### Assigned task
In the data below, find every line with the word "enum" and copy it.

(Records excerpted from a collection)
———

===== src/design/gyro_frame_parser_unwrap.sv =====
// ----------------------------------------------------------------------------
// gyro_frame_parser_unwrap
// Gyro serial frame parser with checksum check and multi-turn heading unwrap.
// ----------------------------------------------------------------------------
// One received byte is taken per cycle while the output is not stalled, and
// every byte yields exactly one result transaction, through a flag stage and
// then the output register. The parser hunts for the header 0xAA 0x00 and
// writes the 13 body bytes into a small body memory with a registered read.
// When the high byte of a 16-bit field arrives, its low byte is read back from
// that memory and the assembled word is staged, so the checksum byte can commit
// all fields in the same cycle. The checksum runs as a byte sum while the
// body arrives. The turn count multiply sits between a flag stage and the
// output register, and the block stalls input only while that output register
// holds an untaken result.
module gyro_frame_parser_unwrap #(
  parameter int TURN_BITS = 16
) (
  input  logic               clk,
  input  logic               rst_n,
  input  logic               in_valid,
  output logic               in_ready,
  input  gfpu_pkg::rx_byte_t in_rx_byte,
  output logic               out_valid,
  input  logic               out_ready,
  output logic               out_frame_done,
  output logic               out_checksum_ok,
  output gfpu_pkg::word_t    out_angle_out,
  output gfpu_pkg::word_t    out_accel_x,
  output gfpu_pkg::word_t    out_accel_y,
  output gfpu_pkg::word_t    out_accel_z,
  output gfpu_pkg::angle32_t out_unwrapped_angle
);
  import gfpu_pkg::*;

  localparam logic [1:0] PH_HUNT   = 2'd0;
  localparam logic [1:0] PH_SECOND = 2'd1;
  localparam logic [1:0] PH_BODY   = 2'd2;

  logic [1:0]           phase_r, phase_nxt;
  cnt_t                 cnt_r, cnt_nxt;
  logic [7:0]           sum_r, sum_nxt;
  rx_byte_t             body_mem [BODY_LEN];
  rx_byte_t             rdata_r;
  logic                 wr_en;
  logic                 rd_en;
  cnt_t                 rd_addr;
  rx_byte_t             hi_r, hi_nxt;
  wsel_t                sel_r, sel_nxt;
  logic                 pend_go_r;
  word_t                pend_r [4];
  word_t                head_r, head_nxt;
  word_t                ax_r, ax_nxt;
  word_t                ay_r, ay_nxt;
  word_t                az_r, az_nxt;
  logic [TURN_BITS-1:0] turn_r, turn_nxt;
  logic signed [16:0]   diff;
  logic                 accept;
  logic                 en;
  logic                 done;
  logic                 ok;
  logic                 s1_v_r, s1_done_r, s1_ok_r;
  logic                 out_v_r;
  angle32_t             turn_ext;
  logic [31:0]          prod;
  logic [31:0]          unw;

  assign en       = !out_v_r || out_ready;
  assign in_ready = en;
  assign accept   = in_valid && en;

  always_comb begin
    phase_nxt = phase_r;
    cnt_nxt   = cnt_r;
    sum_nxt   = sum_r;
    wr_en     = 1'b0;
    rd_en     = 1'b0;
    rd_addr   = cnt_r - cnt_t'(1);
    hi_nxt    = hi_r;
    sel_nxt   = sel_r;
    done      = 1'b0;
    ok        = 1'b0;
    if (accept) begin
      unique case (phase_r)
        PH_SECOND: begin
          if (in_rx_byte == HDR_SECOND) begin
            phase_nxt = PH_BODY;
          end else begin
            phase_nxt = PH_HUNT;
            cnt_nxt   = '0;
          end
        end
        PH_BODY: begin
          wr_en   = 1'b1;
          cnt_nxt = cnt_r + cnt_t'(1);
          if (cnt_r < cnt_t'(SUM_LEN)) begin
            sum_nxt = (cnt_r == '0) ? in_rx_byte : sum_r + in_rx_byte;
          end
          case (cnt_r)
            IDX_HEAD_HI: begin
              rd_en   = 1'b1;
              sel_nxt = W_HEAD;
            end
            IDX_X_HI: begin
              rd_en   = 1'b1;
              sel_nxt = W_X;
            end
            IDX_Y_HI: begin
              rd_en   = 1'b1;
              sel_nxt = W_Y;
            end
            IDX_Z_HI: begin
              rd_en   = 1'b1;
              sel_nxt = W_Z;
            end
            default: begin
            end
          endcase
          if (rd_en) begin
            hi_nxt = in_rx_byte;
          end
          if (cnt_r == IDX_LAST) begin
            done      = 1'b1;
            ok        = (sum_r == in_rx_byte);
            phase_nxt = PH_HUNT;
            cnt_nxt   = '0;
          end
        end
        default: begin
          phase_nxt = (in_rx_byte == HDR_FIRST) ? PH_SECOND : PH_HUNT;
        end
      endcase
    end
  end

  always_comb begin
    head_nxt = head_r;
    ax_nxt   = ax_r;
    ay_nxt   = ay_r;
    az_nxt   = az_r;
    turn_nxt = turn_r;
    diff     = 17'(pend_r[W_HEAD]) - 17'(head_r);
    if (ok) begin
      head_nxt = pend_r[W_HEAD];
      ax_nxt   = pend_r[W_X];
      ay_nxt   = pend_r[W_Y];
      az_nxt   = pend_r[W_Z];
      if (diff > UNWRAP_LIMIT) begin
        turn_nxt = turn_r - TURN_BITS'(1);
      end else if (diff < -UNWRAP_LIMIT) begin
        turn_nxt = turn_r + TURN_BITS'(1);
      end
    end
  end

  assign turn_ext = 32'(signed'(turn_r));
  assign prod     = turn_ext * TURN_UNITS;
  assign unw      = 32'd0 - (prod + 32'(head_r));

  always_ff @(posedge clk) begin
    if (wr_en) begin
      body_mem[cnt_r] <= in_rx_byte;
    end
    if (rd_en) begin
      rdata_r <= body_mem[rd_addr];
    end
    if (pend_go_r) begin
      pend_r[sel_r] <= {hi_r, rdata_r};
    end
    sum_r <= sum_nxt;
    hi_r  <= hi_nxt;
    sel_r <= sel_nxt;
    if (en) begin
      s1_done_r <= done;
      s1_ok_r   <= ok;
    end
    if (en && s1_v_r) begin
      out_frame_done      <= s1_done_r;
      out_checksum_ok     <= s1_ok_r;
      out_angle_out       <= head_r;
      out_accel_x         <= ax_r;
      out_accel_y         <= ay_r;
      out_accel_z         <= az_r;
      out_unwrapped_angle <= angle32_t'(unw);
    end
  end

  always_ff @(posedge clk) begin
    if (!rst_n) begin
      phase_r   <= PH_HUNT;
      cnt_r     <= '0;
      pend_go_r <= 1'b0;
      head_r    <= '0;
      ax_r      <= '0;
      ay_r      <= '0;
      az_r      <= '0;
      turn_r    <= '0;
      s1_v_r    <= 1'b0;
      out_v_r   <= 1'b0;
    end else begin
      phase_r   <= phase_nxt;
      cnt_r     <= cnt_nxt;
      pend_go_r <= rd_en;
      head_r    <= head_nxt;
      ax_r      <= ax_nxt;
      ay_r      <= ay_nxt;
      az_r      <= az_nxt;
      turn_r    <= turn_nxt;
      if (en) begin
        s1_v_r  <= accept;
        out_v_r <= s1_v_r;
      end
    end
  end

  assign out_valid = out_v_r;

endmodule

———

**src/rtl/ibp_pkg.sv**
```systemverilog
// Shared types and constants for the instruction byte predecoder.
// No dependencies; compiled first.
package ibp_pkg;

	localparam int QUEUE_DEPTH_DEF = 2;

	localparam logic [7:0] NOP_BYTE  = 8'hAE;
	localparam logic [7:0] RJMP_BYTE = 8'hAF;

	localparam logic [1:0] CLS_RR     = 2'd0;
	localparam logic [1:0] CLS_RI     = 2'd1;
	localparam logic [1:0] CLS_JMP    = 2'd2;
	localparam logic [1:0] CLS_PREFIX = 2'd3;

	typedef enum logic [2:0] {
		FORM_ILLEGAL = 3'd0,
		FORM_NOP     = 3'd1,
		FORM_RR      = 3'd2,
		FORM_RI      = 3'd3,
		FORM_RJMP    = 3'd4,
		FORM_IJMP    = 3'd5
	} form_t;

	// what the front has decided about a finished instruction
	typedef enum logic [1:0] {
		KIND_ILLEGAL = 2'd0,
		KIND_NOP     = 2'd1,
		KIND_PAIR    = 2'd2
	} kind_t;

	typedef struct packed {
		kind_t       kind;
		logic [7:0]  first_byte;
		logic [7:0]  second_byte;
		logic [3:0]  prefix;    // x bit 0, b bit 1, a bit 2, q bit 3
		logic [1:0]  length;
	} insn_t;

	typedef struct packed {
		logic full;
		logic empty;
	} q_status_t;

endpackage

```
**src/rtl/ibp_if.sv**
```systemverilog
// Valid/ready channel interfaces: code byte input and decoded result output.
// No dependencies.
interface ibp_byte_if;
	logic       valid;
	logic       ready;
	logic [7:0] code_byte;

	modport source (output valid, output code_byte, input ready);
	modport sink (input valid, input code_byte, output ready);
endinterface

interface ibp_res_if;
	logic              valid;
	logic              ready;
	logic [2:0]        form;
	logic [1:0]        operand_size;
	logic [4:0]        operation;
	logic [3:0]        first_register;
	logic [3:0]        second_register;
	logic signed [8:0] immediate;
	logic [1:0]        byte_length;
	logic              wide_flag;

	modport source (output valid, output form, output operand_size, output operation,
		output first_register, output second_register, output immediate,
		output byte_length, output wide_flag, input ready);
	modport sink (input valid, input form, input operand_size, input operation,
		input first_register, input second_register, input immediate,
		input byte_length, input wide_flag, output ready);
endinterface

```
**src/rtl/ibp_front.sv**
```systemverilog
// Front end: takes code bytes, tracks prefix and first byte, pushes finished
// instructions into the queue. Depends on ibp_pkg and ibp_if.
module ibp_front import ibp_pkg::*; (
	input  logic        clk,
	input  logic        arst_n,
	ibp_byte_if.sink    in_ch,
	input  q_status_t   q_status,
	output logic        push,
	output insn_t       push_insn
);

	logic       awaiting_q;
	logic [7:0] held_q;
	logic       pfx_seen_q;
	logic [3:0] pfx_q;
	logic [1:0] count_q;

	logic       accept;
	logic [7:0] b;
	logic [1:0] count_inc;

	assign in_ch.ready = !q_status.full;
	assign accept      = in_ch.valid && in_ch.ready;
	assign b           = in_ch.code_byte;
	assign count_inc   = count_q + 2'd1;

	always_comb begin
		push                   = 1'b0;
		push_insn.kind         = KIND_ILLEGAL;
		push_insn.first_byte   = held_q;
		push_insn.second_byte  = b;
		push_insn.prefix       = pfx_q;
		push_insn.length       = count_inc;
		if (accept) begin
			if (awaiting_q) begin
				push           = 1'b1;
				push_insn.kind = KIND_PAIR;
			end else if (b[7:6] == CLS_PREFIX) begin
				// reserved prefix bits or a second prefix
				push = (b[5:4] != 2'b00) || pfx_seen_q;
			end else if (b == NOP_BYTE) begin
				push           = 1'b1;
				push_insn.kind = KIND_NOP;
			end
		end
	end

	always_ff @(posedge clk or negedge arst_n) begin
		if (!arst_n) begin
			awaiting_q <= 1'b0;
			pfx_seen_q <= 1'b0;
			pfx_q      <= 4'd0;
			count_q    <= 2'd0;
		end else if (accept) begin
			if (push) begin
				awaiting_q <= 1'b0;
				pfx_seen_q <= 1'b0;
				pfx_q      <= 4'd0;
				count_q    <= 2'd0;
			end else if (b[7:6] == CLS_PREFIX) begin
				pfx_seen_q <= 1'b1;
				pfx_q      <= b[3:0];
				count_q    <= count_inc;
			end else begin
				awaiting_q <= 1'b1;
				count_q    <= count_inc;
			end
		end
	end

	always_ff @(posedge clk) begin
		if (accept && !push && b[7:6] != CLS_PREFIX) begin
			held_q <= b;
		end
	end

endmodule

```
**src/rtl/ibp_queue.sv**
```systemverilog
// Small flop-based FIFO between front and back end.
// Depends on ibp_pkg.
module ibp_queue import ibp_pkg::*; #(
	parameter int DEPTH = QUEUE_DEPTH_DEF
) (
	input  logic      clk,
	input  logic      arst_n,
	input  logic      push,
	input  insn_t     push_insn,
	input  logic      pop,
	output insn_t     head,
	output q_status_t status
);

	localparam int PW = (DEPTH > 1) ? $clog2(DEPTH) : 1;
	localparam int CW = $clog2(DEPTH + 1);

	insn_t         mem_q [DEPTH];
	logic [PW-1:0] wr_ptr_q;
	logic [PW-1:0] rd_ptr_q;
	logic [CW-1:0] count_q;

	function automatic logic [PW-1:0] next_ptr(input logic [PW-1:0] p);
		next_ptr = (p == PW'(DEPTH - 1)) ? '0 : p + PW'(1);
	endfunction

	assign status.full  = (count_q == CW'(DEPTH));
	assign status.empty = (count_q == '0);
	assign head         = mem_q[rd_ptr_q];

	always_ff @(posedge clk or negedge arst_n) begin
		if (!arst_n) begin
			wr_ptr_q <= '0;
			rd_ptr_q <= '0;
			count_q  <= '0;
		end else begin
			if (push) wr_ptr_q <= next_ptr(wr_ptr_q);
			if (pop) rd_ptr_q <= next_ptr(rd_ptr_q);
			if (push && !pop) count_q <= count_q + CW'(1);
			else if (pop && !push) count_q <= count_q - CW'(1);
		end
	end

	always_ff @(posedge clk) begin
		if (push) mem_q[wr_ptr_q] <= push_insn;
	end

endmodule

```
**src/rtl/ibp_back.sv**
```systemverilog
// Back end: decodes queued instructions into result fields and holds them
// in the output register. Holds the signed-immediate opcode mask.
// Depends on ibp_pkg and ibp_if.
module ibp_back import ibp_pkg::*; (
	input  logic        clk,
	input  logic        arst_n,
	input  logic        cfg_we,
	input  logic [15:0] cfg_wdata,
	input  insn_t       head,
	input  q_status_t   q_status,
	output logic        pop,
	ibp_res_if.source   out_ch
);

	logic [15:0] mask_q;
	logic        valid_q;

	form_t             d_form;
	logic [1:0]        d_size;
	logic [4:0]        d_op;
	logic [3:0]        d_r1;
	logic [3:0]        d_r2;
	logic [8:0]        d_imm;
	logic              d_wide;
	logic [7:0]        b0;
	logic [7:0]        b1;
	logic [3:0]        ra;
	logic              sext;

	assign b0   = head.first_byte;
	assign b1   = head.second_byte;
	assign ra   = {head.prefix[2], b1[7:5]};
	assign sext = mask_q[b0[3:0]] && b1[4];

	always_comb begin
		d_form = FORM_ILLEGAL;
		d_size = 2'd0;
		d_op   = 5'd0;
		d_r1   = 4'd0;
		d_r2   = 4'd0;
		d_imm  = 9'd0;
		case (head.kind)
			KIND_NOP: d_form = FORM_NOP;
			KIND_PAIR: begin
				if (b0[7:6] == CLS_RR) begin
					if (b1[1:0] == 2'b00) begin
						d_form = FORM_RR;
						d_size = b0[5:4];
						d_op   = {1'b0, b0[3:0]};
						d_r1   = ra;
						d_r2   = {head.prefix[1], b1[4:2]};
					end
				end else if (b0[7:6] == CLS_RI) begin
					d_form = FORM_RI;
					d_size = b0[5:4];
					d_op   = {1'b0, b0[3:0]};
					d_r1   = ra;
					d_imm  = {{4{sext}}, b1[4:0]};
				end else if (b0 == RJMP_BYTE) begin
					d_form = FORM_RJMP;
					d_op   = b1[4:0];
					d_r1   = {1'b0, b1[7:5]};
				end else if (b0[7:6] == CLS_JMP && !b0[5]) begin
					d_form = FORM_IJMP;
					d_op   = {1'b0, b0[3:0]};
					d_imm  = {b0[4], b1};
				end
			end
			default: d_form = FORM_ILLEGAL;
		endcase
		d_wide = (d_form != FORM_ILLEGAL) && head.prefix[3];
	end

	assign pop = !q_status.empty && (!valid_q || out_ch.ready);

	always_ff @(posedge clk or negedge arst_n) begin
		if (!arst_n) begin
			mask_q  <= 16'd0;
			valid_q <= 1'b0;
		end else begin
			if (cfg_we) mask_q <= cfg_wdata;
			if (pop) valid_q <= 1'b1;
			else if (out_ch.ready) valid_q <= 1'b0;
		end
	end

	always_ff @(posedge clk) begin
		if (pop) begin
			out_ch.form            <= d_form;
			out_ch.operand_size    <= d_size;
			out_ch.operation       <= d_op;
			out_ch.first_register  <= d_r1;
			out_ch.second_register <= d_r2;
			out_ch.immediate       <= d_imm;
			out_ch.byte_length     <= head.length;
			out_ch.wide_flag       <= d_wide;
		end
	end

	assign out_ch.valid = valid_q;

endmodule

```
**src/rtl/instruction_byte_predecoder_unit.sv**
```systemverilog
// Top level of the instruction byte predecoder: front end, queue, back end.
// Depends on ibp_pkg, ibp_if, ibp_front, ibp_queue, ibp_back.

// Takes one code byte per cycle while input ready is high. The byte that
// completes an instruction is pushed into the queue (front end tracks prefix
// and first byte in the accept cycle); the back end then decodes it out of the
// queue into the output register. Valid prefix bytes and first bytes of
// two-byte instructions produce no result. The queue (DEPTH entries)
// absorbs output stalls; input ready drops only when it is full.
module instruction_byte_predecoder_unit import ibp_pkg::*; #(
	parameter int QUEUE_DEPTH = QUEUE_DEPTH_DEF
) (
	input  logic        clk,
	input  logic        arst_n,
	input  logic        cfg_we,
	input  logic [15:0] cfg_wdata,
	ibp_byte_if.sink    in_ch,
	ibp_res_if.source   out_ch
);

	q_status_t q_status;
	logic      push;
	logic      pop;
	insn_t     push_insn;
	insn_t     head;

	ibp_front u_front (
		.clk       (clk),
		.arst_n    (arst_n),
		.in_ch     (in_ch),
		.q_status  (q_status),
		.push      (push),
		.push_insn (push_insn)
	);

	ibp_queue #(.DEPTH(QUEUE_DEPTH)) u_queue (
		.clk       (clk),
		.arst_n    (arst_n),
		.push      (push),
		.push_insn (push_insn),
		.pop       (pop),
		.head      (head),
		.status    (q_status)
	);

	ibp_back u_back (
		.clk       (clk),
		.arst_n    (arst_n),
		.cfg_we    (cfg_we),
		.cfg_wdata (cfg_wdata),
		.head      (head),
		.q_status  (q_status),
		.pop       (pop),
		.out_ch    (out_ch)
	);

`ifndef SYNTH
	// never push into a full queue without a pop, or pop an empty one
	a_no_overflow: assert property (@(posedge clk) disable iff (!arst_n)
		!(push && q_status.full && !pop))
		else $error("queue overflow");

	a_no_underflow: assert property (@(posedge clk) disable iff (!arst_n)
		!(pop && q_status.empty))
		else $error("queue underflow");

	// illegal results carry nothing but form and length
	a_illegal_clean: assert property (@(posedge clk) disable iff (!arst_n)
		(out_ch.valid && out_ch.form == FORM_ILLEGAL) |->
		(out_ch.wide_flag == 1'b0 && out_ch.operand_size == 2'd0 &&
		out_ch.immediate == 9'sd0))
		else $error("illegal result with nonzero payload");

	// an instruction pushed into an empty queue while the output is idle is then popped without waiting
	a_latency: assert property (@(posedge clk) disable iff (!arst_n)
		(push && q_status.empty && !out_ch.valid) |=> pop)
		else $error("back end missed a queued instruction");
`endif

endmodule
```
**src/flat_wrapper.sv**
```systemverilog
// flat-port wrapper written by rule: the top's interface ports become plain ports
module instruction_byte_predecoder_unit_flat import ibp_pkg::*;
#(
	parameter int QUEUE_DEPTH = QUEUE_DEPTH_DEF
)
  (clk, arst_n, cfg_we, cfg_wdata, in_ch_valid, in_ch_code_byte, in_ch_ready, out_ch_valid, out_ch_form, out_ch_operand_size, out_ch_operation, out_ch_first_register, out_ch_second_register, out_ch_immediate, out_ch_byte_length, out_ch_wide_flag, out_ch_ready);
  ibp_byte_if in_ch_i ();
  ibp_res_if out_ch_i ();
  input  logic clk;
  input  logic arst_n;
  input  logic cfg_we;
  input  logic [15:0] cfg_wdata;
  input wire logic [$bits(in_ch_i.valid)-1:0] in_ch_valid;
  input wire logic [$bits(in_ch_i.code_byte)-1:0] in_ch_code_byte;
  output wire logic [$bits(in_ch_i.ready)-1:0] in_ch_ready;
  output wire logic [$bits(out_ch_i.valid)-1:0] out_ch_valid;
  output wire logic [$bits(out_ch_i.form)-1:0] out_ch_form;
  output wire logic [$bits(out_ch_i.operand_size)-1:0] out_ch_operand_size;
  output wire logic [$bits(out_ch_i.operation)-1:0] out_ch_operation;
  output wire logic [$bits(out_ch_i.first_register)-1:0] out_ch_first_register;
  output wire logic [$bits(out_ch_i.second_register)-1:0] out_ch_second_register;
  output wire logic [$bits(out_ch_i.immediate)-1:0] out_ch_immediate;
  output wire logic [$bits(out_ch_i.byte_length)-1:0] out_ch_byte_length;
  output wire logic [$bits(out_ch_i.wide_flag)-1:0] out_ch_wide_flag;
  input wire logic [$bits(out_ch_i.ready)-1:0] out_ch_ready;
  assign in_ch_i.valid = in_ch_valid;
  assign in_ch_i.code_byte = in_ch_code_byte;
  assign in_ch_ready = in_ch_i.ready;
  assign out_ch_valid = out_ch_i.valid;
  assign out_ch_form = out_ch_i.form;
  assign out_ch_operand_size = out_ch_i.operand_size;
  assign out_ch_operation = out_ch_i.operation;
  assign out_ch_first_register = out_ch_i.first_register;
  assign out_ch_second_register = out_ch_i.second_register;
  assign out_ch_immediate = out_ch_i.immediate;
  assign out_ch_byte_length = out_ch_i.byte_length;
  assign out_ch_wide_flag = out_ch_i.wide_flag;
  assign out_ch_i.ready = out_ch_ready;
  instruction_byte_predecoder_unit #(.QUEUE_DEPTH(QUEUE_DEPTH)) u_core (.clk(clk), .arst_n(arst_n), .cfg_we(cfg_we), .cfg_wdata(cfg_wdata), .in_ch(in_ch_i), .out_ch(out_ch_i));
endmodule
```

———

### Expected output
	typedef enum logic [2:0] {
	typedef enum logic [1:0] {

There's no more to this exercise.